People can be incredibly insensitive when they have no idea what you are going through. I'm sorry you had to deal with them. And I'm so very sorry for your loss. I too had an ectopic pregnancy in 10/03. I was told I was miscarrying. Then I continued to spot for 5 weeks and had some weird pain. I ended up having the pregnancy and right tube removed in emergency surgery. It sucked. I felt broken.

I had a dye test on my left tube in 08/04. All was good. I was pregnant in 10/04 with my lovely daughter. I have been pregnant 4 times since! Granted I have had 3 miscarriages, but that has nothing to do with the loss of my right tube. My reason for telling you this is that this doesn't necessarily affect your fertility. At least not in a huge way. I have a slightly higher risk of another ectopic, but I think it's 10%.

I would have made the same choice as you. It is not an abortion. If you didn't do something there is a good likelihood that you could have died from the rupture. Sometimes we have to make hard choices and it is shitty. But you made the best choice you could have made in your situation. These people who are being idiots can suck it.

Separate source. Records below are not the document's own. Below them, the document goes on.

<file path="config.mk">
export PLATFORM = sky130hd
export DESIGN_NAME = lcs_frame_requester
export DESIGN_NICKNAME = d
export VERILOG_FILES = /design/src/rtl/lcs_pkg.sv /design/src/rtl/sync_rise_det.sv /design/src/rtl/lcs_frame_requester.sv
export SDC_FILE = /design/constraint.sdc
export NUM_CORES = 1
export LEC_CHECK = 0
export ABC_AREA = 1
export CORE_MARGIN = 2
export CORE_UTILIZATION = 50
export DETAILED_ROUTE_END_ITERATION = 8
export GPL_ROUTABILITY_DRIVEN = 0
export PLACE_DENSITY = 0.86
export SLEW_MARGIN = 20
export SYNTH_ARGS = -nofsm -noshare
export SYNTH_HDL_FRONTEND = slang
export SYNTH_SLANG_ARGS = --single-unit
</file>
<file path="constraint.sdc">
create_clock -name clk -period 1.7 [get_ports clk]
set_input_delay 0.17 -clock clk [delete_from_list [all_inputs] [get_ports clk]]
set_output_delay 0.17 -clock clk [all_outputs]
set_load 0.02 [all_outputs]
</file>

Take good good care of yourself. Surround yourself with people that love an support you. See a grief counselor. Love on your child. You will get through this mama.


----------



## turtlewomyn (Jun 5, 2005)

I had an ectopic that ruptured and required emergency surgery on Thanksgiving of 2008. They had to go in through my c-section scar because of the blood loss (2liters). I lost my left tube (the ectopic had gone undetected as I also had a herniated disk and my first trip to the ER they told me the pregnancy was OK). This was my second loss of 2008 (m/c in August) so we are taking a break for me to heal. My MIL came to stay with us afterwards because DH had to go out of town for work. She told me it was just a bump in the road and I needed to get over it (to my knowledge she has never lost a pregnancy) and then proceeded to shush me every time I mentioned either of my losses. My FIL at Christmas asked when we were going to try again after our "miscarriage".

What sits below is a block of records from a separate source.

$ cat src/rtl/serial_adder.sv
// serial_adder: bit-serial LSB-first adder with valid/ready handshakes.
// Ports:
//   clk, rst_n           - clock, asynchronous active-low reset
//   in_valid / in_ready  - operand handshake (ready only in IDLE)
//   a, b, cin            - unsigned operands and carry-in
//   out_valid / out_ready- result handshake (valid only in DONE)
//   sum, cout            - (a+b+cin) mod 2^WIDTH and final carry, held until next result

module full_adder (
    input  logic i_a,
    input  logic i_b,
    input  logic i_c,
    output logic o_s,
    output logic o_c
);
    assign o_s = i_a ^ i_b ^ i_c;
    assign o_c = (i_a & i_b) | (i_c & (i_a ^ i_b));
endmodule

module serial_adder #(
    parameter int WIDTH = 8
) (
    input  logic             clk,
    input  logic             rst_n,
    input  logic             in_valid,
    output logic             in_ready,
    input  logic [WIDTH-1:0] a,
    input  logic [WIDTH-1:0] b,
    input  logic             cin,
    output logic             out_valid,
    input  logic             out_ready,
    output logic [WIDTH-1:0] sum,
    output logic             cout
);
    localparam int CW = $clog2(WIDTH) + 1;

    typedef enum logic [1:0] {IDLE, RUN, DONE} state_t;

    state_t           r_state, w_next;
    logic [WIDTH-1:0] r_a, r_b, r_sum, r_sum_out;
    logic             r_carry, r_cout;
    logic [CW-1:0]    r_cnt;
    logic             w_s, w_c, w_last;

    assign w_last = r_cnt == CW'(WIDTH - 1);

    full_adder u_fa (
        .i_a(r_a[0]),
        .i_b(r_b[0]),
        .i_c(r_carry),
        .o_s(w_s),
        .o_c(w_c)
    );

    always_ff @(posedge clk or negedge rst_n) begin
        if (!rst_n) r_state <= IDLE;
        else        r_state <= w_next;
    end

    always_comb begin
        w_next = r_state;
        if (r_state == IDLE && in_valid)      w_next = RUN;
        else if (r_state == RUN && w_last)    w_next = DONE;
        else if (r_state == DONE && out_ready) w_next = IDLE;
    end

    // The visible result lives in its own registers, loaded on the final bit
    // step, so sum/cout stay frozen while the next operation is shifting.
    always_ff @(posedge clk or negedge rst_n) begin
        if (!rst_n) begin
            r_a       <= '0;
            r_b       <= '0;
            r_sum     <= '0;
            r_carry   <= 1'b0;
            r_cnt     <= '0;
            r_sum_out <= '0;
            r_cout    <= 1'b0;
        end else if (r_state == IDLE && in_valid) begin
            r_a     <= a;
            r_b     <= b;
            r_carry <= cin;
            r_sum   <= '0;
            r_cnt   <= '0;
        end else if (r_state == RUN) begin
            r_a     <= {1'b0, r_a[WIDTH-1:1]};
            r_b     <= {1'b0, r_b[WIDTH-1:1]};
            r_sum   <= {w_s, r_sum[WIDTH-1:1]};
            r_carry <= w_c;
            r_cnt   <= r_cnt + CW'(1);
            if (w_last) begin
                r_sum_out <= {w_s, r_sum[WIDTH-1:1]};
                r_cout    <= w_c;
            end
        end
    end

    assign in_ready  = r_state == IDLE;
    assign out_valid = r_state == DONE;
    assign sum       = r_sum_out;
    assign cout      = r_cout;
endmodule

$ cat config.mk
export PLATFORM = sky130hd
export DESIGN_NAME = serial_adder
export DESIGN_NICKNAME = d
export VERILOG_FILES = /design/src/rtl/serial_adder.sv
export SDC_FILE = /design/constraint.sdc
export NUM_CORES = 1
export LEC_CHECK = 0
export BUFFER_PORTS_ARGS = -buffer_cell sky130_fd_sc_hd__buf_2
export CORE_MARGIN = 2
export CORE_UTILIZATION = 40
export CTS_BUF_LIST = sky130_fd_sc_hd__clkbuf_16
export CTS_CLUSTER_SIZE = 28
export DETAILED_ROUTE_END_ITERATION = 6
export PLACE_DENSITY = 0.69
export SYNTH_ARGS = -nofsm -noshare
export SYNTH_HDL_FRONTEND = slang
export SYNTH_SLANG_ARGS = --single-unit
$ cat constraint.sdc
create_clock -name clk -period 1.6 [get_ports clk]
set_input_delay 0.16 -clock clk [delete_from_list [all_inputs] [get_ports clk]]
set_output_delay 0.16 -clock clk [all_outputs]
set_load 0.1 [all_outputs]
Word level (Yosys, flattened, before mapping)

Cells that the tools add are included.

Magnitude comparators: 0
Add/subtract/negate cells: 1
Reductions and logical operators: 7
Div/mod/pow operators: 0
Shift-type cells: 0
Mux-type cells: 13
Bitwise logic cells: 6
Equality and inequality tests: 3
Multipliers: 0

Operators with widths:

| kind                                           | count |
|---|---|
| 2-to-1 mux 8 bit                               | 6 |
| 2-to-1 mux 4 bit                               | 2 |
| 2-to-1 mux 2 bit                               | 3 |
| adder 4 x 1 -> 4 bit (second input constant)   | 1 |
| == test 4 x 3 -> 1 bit (second input constant) | 1 |
| logical AND 1 bit                              | 3 |
| AND reduction 3 bit                            | 1 |
| nonzero test 3 bit                             | 1 |
| bitwise AND 1 bit                              | 2 |
| == test 2 x 1 -> 1 bit (second input constant) | 1 |
| == test 2 bit (second input constant)          | 1 |
| zero test 2 bit                                | 1 |
| 2-to-1 mux 1 bit                               | 2 |
| nonzero test 2 bit                             | 1 |
| bitwise XOR 1 bit                              | 2 |
| inverter 1 bit                                 | 1 |
| OR 1 bit                                       | 1 |

Input bits: 21
ROM bits: 0
Bits in registers: 40
Memories: 0
Latch bits: 0
Bits in writable memories: 0

Depth between registers and ports, before layout

Gate-level depths: netlist of run 1.

Depth after elaboration: 5
Mapped depth: 5
Mapped depth without buffers: 3

Hierarchy

Synthesis of run 1 repeated with hierarchy kept, for this count alone.

Cells, all modules: 153
Area, all modules: 1674.1 um^2

By module, submodules not included:

| module       | area an instance (um^2) | times used | cells an instance |
|---|---|---|---|
| serial_adder | 1654.1                  | 1          | 152 |
| full_adder   | 20.0                    | 1          | 1 |

Worst setup path before layout of run 1

OpenSTA, ideal clock, no wires.

Kind: register to output
From: reg r_state[0]
To: out in_ready
Data arrival time: 1694 ps
Cell stages (with the launch flop): 2
Required time: 1440 ps
Path buffers: 0
Slack: -254 ps
Cell sequence: dfrtp_1 nor2_1

Cells in the longest elaborated chain, start to end: 1

Ends and longest elaborated chain:

| what                   | RTL line | text |
|---|---|---|
| from (decl)            | 39       | `state_t r_state, w_next;` |
| from (signal assigned) | 57       | `else r_state <= w_next;` |
| zero test 2 bit        | 97       | `assign in_ready = r_state == IDLE;` |
| to (decl)              | 26       | `output logic in_ready,` |

Every way passes these cells.

Worst setup path after layout of run 1

From: reg r_state[1]
To: out in_ready

The elaborated chain is that of the path after synthesis.

==> results of run 1 <==
## layer usage
metal	routed length, um	track usage [%]	vias up
li1	-	-	629
met1	1530	20.5	601
met2	1460	22.5	38
met3	207	6.25	4
met4	40	4.58	0
met5	0	0	-
## layout by cell type, fill, tap and decap left out, drive strengths merged
cell type     n
mux2i         1
nand2        53
and4b         1
nand3        10
o21ba         1
nor2         12
dfrtp        39
inv           2
a21o          1
nand4         1
buf          39
nor2b         1
nor3b         1
mux2          9
fa            1
bufinv        2
dlygate4sd3   1
o21bai        1
a22oi         4
ha            1
a31oi        11
a21oi         1
or3b          1
o21ai         3
and2b         1
nand2b        1
clkbuf        5
## path summary, 6_finish.rpt
| kind | end | slack [ns] | cells after the start |
|---|---|---|---|
| max reg2reg | sum[0]$_DFFE_PN0P_ | 0.14 | 3 |
| min | r_a[7]$_DFFE_PN0P_ | 0.07 | 3 |
| max in group asynchronous | r_a[2]$_DFFE_PN0P_ | 0.79 | 3 |
| min reg2reg | r_cnt[3]$_DFFE_PN0P_ | 0.46 | 1 |
| min in group asynchronous | r_sum[3]$_DFFE_PN0P_ | 0.47 | 3 |
| max | in_ready | 0.11 | 3 |
## cell type report
type	instances	area [um2]
fillers	368	1900
flip-flops and latches	39	976
multi-input cells	116	673
repair buffers	40	253
clock buffers	5	125
clock inverters	3	63.8
well taps	50	62.6
inverters	1	3.75
## per-stage QoR
stage / instance area, um2 / utilization (%) / worst slack, ns
2_1_floorplan: 1720 / - / 0.0967
3_3_place_gp: 1960 / 48.3 / 0.175
3_5_place_dp: 1960 / 48.3 / 0.165
4_1_cts: 2160 / 53.2 / 0.0919
5_1_grt: 2160 / 53.2 / 0.0417
6_report: 2160 / 53.2 / 0.105
## cell families (layout without fill, tap and decap cells)
kind of cell / count (synthesis) / in the layout
compound gates: 22 / 22
fa+ha+maj: 2 / 2
buf+inv: 11 / 49
flops: 39 / 39
mux: 10 / 10
simple gates: 82 / 82
## state kept, by name, indices dropped and copies added, names as in the netlist
name	flops
r_a	8
r_b	8
sum	8
r_sum	7
r_cnt	4
r_state	2
cout	1
r_carry	1
## worst register-to-register path, cell delays in order, from the launching register on
cell and delay [ns]:
sky130_fd_sc_hd__dfrtp_1 0.39, sky130_fd_sc_hd__ha_1 0.19, sky130_fd_sc_hd__and4b_4 0.40, sky130_fd_sc_hd__mux2_2 0.36
## what timing repair did
item | in CTS | in global routing
setup endpoints to repair | 0 | 0
endpoints found under the hold margin | 39 | 0
hold buffers | 1 | 0
==> impl.org, run 1 <==
** Route
- Starting DRC count in detailed routing :: 84
- Drt pass-1 iters :: 4
- Post-detailed-routing wire length :: about 3.2 mm
- Detailed routing inserted a total of approximately 1300 vias.
- For this run, design rule violations remaining after detail routing come to 0.
- Final ANT Viol Nets :: 0
- WL per Instance :: about 13 um
- Using the TritonRoute via totals, the vias-per-cell ratio works out to 5.01.

** Floorplan
- For this configuration, the core starts out at a cell density of 42.4%.
- The die covers 4840 um2.
- Die extent in x :: 69.6 um
- Die Y :: between 60 and 70 um
- 32 I/O pins were placed.
- After floorplanning, the core was sized to cover ~4000 um2.
- Number of core rows :: 23

** Synth
- A synthesized cell averages 10.4 um2.
- The share of synthesized area in the top cell type comes to roughly 57%.
- Post-synthesis adder-cell area fraction :: 1.89%
- Among all cell types in the netlist, the one instantiated most often is sky130_fd_sc_hd__nand2_1.
- After synthesis, the netlist uses 28 different library cells.
- Synthesis handed over a netlist of between 150 and 200 instances.
- By area, the combinational part of the netlist is dominated by simple AND/OR/NAND/NOR gates.
- After synthesis, flip-flops and latches occupy a little under three fifths of the total area.
- The synthesized netlist occupies a cell area of roughly 1700 um2.
- The number of nets in the synthesized netlist is between 150 and 200.
- Area share of and/or/nand/nor cells after synthesis :: between 20% and 30%
- Post-synthesis share of cell area spent on xor and xnor gates :: 0%
- After synthesis the netlist holds a flip-flop and latch count of 39.
- Synth area leaders :: sky130_fd_sc_hd__dfrtp_1, sky130_fd_sc_hd__nand2_1, sky130_fd_sc_hd__mux2_4
- By count the netlist is led by sky130_fd_sc_hd__nand2_1, sky130_fd_sc_hd__dfrtp_1, sky130_fd_sc_hd__nor2_1, sky130_fd_sc_hd__a31oi_1, sky130_fd_sc_hd__nand3_1.
- Number of flops mapped to enable cells by yosys :: 0
- Of the post-synthesis cell area, the part taken by muxes is 8.22%.
- The synthesized design spends more area on one cell type than any other, namely sky130_fd_sc_hd__dfrtp_1.
- Counting flops with an async set or reset pin after synthesis yields a share of between 90% and 100%.
- During synthesis, Yosys emitted a total of 0 warnings.
- Summing the areas of all compound-gate instances in the mapped netlist gives 8.37% of the synthesized area.
- Dominant synthesized flop cell :: sky130_fd_sc_hd__dfrtp_1

** Setup path
- Kind of start point of the critical path :: flip-flop
- Highest-delay cell along the critical path :: sky130_fd_sc_hd__buf_2
- STA puts the critical path data arrival time at approximately 1.3 ns.
- The startpoint identified for the worst register-to-register timing path is r_cnt[0]$_DFFE_PN0P_.
- Along the worst path, the maximum fanout reaches 6.
- CP peak stage delay :: approximately 0.42 ns
- Counting both buffers and inverters, the worst setup path holds a total of 2.
- The signal on the critical path passes through buf_4, nor2_2, buf_2.
- STA classifies the critical path endpoint as a primary output.
- Required arrival time at the worst endpoint :: about 1.4 ns
- Critical path startpoint :: r_state[1]$_DFFE_PN0P_
- Broken down by cell family, the worst path's largest delay share belongs to buffers and inverters.
- Category of the most critical setup path :: flip-flop to primary output

** Finish
- Finished Layout Cells :: 254
- Area Overhead vs Synth :: 25.5%
- Layout cell share with drive strength beyond 1 :: 29.4%
- Layout net count :: 226
- The repair_antennas step left the layout with diodes totalling 0.

** STA
- Final Hold Fails :: 0
- Maximum frequency from static timing analysis :: 669 MHz
- Setup repair after global routing missed its margin :: false
- Post-Route Setup TNS :: 0 ns
- Final worst clock skew :: approximately 0.0042 ns
- Worst hold slack after final layout :: 0.0683 ns
- Setup violations remaining at the end of the flow were counted as 0.
- Final period util :: approximately 93%
- For the pin with the worst max-slew slack, the measured transition is 0.529 ns.
- Final Slew Violations :: 0
- The worst path in the final design needs a cycle of 1.49 ns, including I/O delays and setup.
- Measured against its own limit, the worst slew margin works out to about 65%.

** GRT
- Largest net degree at the start of global routing :: 40
- The first global-routing pass estimated around 5.7 mm of wire.
- The via count of the first global-routing pass is roughly 1200.
- Across every metal layer, demand over resource in global routing totals between 15 and 20%.
- Total grt overflow :: 0
- The initial antenna violation count was 0.

** Clock network
- Once the clock tree was built, the resizer swapped 0 gates to a different size.
- Buffers inserted during clock tree synthesis total 5.
- Number of post-CTS setup repair buffers :: 0
- CTS tree :: done
- Clock tree synthesis found a total of 39 sinks.
- The clock passes through at most 2 buffers.
- Clock-pin slew was measured on the worst setup and hold paths at around 0.06 ns.
- CTS H-Tree Depth :: 2
- CTS placed an instance of sky130_fd_sc_hd__clkbuf_16 at the clock tree root.
- Clock latency on the worst-skew pair, taken at its later pin, is 0.28 ns.

** Placement
- Post-detail-place hpwl :: about 2.1 mm
- Routability-driven placement finished with a final weighted congestion of 0.756.
- During placement, the flow inserted port buffers numbering 31.
- Placed Cells :: 245

** Min path
- The startpoint identified for the worst hold timing path is a[7].
- The path class of the tightest hold or removal check is input port to flip-flop.

** Job
- Max-Cap Viols :: 0

** Status
- The flow ran to the end, and the final reports show no timing, DRC or antenna violations.
Power of run 1 is left out: the tool's default activity adds up to more than one toggle a clock period on the data nets, which glitch-free logic cannot reach.
==> run 2: changes to the inputs <==
--- a/config.mk
+++ b/config.mk
@@ -7,11 +7,11 @@
 export LEC_CHECK = 0
 export BUFFER_PORTS_ARGS = -buffer_cell sky130_fd_sc_hd__buf_2
 export CORE_MARGIN = 2
-export CORE_UTILIZATION = 40
+export CORE_UTILIZATION = 30
 export CTS_BUF_LIST = sky130_fd_sc_hd__clkbuf_16
 export CTS_CLUSTER_SIZE = 28
 export DETAILED_ROUTE_END_ITERATION = 6
-export PLACE_DENSITY = 0.69
+export PLACE_DENSITY = 0.56
 export SYNTH_ARGS = -nofsm -noshare
 export SYNTH_HDL_FRONTEND = slang
 export SYNTH_SLANG_ARGS = --single-unit
==> run 2 against run 1 <==
Net effect: cell area fell by 0.64%; global-route usage fell by 2.6 points; core utilization fell by 14 points; die area rose by 31%; critical path depth did not move; highest routed layer unchanged.
==> impl.org, run 2 (synthesis gave the netlist of run 1 again) <==
** Status
- The run finished with clean final reports.

** Power
- Internal power comes to about 2.8 mW.
- In this run switching power makes up a little under half of total power.
- Proportion of power drawn by combinational gates :: 49.8%
- The worst-case IR drop observed on VDD is between 800 and 900 uV.
- For this design the ratio of total power to cell area is roughly 2400 nW/um2.
- In this run the power spent charging and discharging nets is 2.40 mW.
- The clock network accounts for roughly 18% of the total power.
- Registers are responsible for between 30 and 40% of the overall power.
- For this design the static power due to leakage is approximately 1.1 nW.

** Clock network
- Total clock sinks :: 39 (unchanged)
- The post-CTS repair timing setup buffer count is 0 (unchanged).
- CTS H-Tree Depth :: 2 (unchanged)
- Clock latency of the later-clocked register in the worst-skew pair :: 0.28 ns (about the same)
- Clock buffer depth :: 2 (unchanged)
- CTS tree :: done
- The tree is rooted in a sky130_fd_sc_hd__clkbuf_16.
- The CTS clock-pin slew for the worst setup and hold paths is 0.05 ns (about the same).
- The total clock buffers created by CTS is 5 (unchanged).

** Finish
- The number of antenna cells inserted came to 0 (unchanged).
- Area used by multi-input combinational logic :: 673 um2 (unchanged)
- Finished Layout Cells :: 279 (+9.8%)
- Share of the core filled with cells :: 38.9% (-14 points)
- The share of post-route cells with drive strength above 1 was 30.0% (+0.54 points).
- The top cell types in the final layout, fill and taps aside, are sky130_fd_sc_hd__nand2_1, sky130_fd_sc_hd__dfrtp_1, sky130_fd_sc_hd__buf_2.
- The library cell used most frequently in the layout, excluding fill and tap cells, is sky130_fd_sc_hd__nand2_1.
- Layout net count :: 229 (+1.3%)
- Fill cell total of the finished layout :: 549 (+49%)
- The register area came to 976 um2 (unchanged).
- The area growth from synthesis to layout is 24.7%.

** Min path
- In this run the worst hold path is classified as input port to flip-flop.
- The worst hold path begins at b[7].

** GRT
- The pin count of the biggest net entering global routing was 40 (unchanged).
- Number of global-route vias before repair :: 1280 (+4.9%)
- All-Layer GR Usage :: 12.6% (-2.6 points)
- Number of antenna violations at the first check in global routing :: 0 (unchanged)
- The wire length of the first global-routing pass is 5.93 mm (+3.3%).
- Total grt overflow :: 0 (unchanged)

** Placement
- Placed Cells :: 270 (+10%)
- Count of buffers inserted at the top-level ports :: 31 (unchanged)
- Global placer's final weighted congestion :: 0.751 (-0.75%)
- The sum of net half-perimeters after detailed placement is 2.37 mm (+11%).
- Post-Place Worst Slack :: 0.125 ns (-0.0395 ns)

** Route
- Number of DRC violations after detailed routing :: 0 (unchanged)
- The final wirelength is 3.52 mm (+9.1%).
- The iteration count of the initial detailed-routing pass was 4 (unchanged).
- WL per Instance :: 12.6 um (-0.70%)
- The number of antenna-violating nets in the routed design was 0 (unchanged).
- The detailed-route via count came to 1285 (+1.0%).
- The detail-routed via count per cell was 4.61 (-8.0%).
- The starting DRC count in detailed routing is 57 (-32%).

** Setup path
- The worst setup path is launched from a flip-flop.
- Category of the worst setup path capture point :: primary output
- Arrival time at the worst endpoint :: 1.35 ns (+0.02 ns)
- Critical path startpoint :: r_state[0]$_DFFE_PN0P_
- The worst setup path is of the flip-flop to primary output kind.
- R2r startpoint :: r_cnt[0]$_DFFE_PN0P_
- Required arrival time at the worst endpoint :: 1.44 ns (about the same)
- Maximum net fanout on the critical path :: 5 (-1)

** STA
- The share of the cycle needed by the critical path after routing was 94.5% (+1.0 points).
- The post-layout minimum cycle time was 1.51 ns (+0.0165 ns).
- The max-slew violation count came to 0 (unchanged).
- The final setup violation count was 0 (unchanged).
- The post-layout worst setup margin came to 0.0888 ns (-0.0165 ns).
- The highest attainable clock frequency came to 662 MHz (-1.1%).
- The sum of negative setup slack came to 0 ns (unchanged).
- The total count of hold-check failures in the final report was 0 (unchanged).
- Final worst clock skew :: 0.00220 ns (-0.00196 ns)
- The transition time at the pin with the least slew margin came to 0.490 ns (-0.0390 ns).
- Setup repair after global routing left no endpoint under its margin.
- The worst-case headroom to the max-slew limit came to 67.5% (+2.9 points).

** Floorplan
- The core area is 5510 um2 (+36%).
- The overall die width came to 79.7 um (+15%).
- # IOs :: 32 (unchanged)
- Die Y :: 79.7 um (+15%)
- The cell row count was 27 (+17%).
- Die area :: 6350 um2 (+31%)
- The starting density of the core is 31.2% (-11 points).

** Job
- The max-cap check violation count was 0 (unchanged).
[run 2: final cells by class]
class                           count  area share (%)
Sequential cell                    39            45.5
Timing Repair Buffer               43            12.3
Tap cell                           72            4.20
Clock inverter                      3           0.584
Clock buffer                        5            5.84
Inverter                            1           0.175
Multi-Input combinational cell    116            31.4
[run 2: worst paths after layout]
| kind | slack [ns] | end | depth (start not counted) |
|---|---|---|---|
| min in group asynchronous | 0.39 | r_carry$_DFFE_PN0P_ | 3 |
| worst max-delay path | 0.09 | in_ready | 3 |
| max in group asynchronous | 1.02 | r_cnt[3]$_DFFE_PN0P_ | 3 |
| worst min-delay path | 0.07 | r_b[7]$_DFFE_PN0P_ | 3 |
| worst min register to register | 0.48 | r_a[6]$_DFFE_PN0P_ | 2 |
| worst max register to register | 0.13 | sum[0]$_DFFE_PN0P_ | 3 |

You made the best decision that you could make for your situation and your family. That decision belonged to you and no one else. The people that say stupid things are well meaning, but clueless. An ectopic has different issues than a miscarriage, it can mean having to make a tough choice about a currently living (but almost certainly doomed) fetus, or a potential loss or decrease of future fertility. I am frustrated because my FP is Catholic and if I should have another ectopic (since your chance of a reoccurance runs about 30%) he would not even give me the option of using methotraxate if there was a heartbeat present. I would have to go somewhere else if that was the decision I was to make.

Find a support group, I have found great comfort in my local Early Loss support group hosted by my local Hospice. You need to be with people who understand what you are going through.

ETA: I am sorry for your loss. I hope that was implied anyway by my message.


----------



## LionTigerBear (Jan 13, 2006)

I am so sorry for your loss. What a tough place to be in.







The things those people have said are horrible and heartbreaking. I hope you can find support from other sources.


----------



## Eliseatthebeach (Sep 20, 2007)

I am so sorry mama


----------



## Sanguine (Sep 8, 2006)

I'm so sorry. You don't deserve any of the garbage people are giving you... the pregnancy could not have continued where it had implanted. You did not have a choice that would have resulted in a living child. I'm sorry there are people in your life who can't understand that, or who can't support you in your grief.


----------



## mamabearsoblessed (Jan 8, 2003)

Oh Mama, I am so very sorry,
Your heart must be so incredibly heavy~ I wish you peace and healing in the coming weeks.
People can be so cruel, about what you are carrying right now they know nothing. Sanguine and the others are right, this was not your choice, you didn't have a choice.
It is devestating, and I am so sorry you are carrying this load.
Please, be gentle with yourself.
Many







to you.


----------



## furfeet (Aug 25, 2007)

I'm so, so sorry... so often people just can't imagine how their words hurt because they've never been in your situation, or they just don't know what to say and mess up horribly. I'm not trying to excuse them but it helped me to look at it in this way when it happened to me.


----------



## Beckula (Mar 17, 2007)

Its just hard because according to most of my extended family I had no business having kids before the age of 30 and without making over $100k a year. They literally don't understand why I am not relieved to have my pregnancy end. On top of that my Dr. only gave me 10 percocets to take home, which lasted a whopping day. I am still in a lot of pain so I had to call the practice and talk to the nurse about getting more. She acted like she could not understand why I would need more than ten the day after surgery. Finally they agree to give me more and I go to pick the rx up and make an appointment for a week later to get my incision checked and the receptionist asks me who delivered my baby.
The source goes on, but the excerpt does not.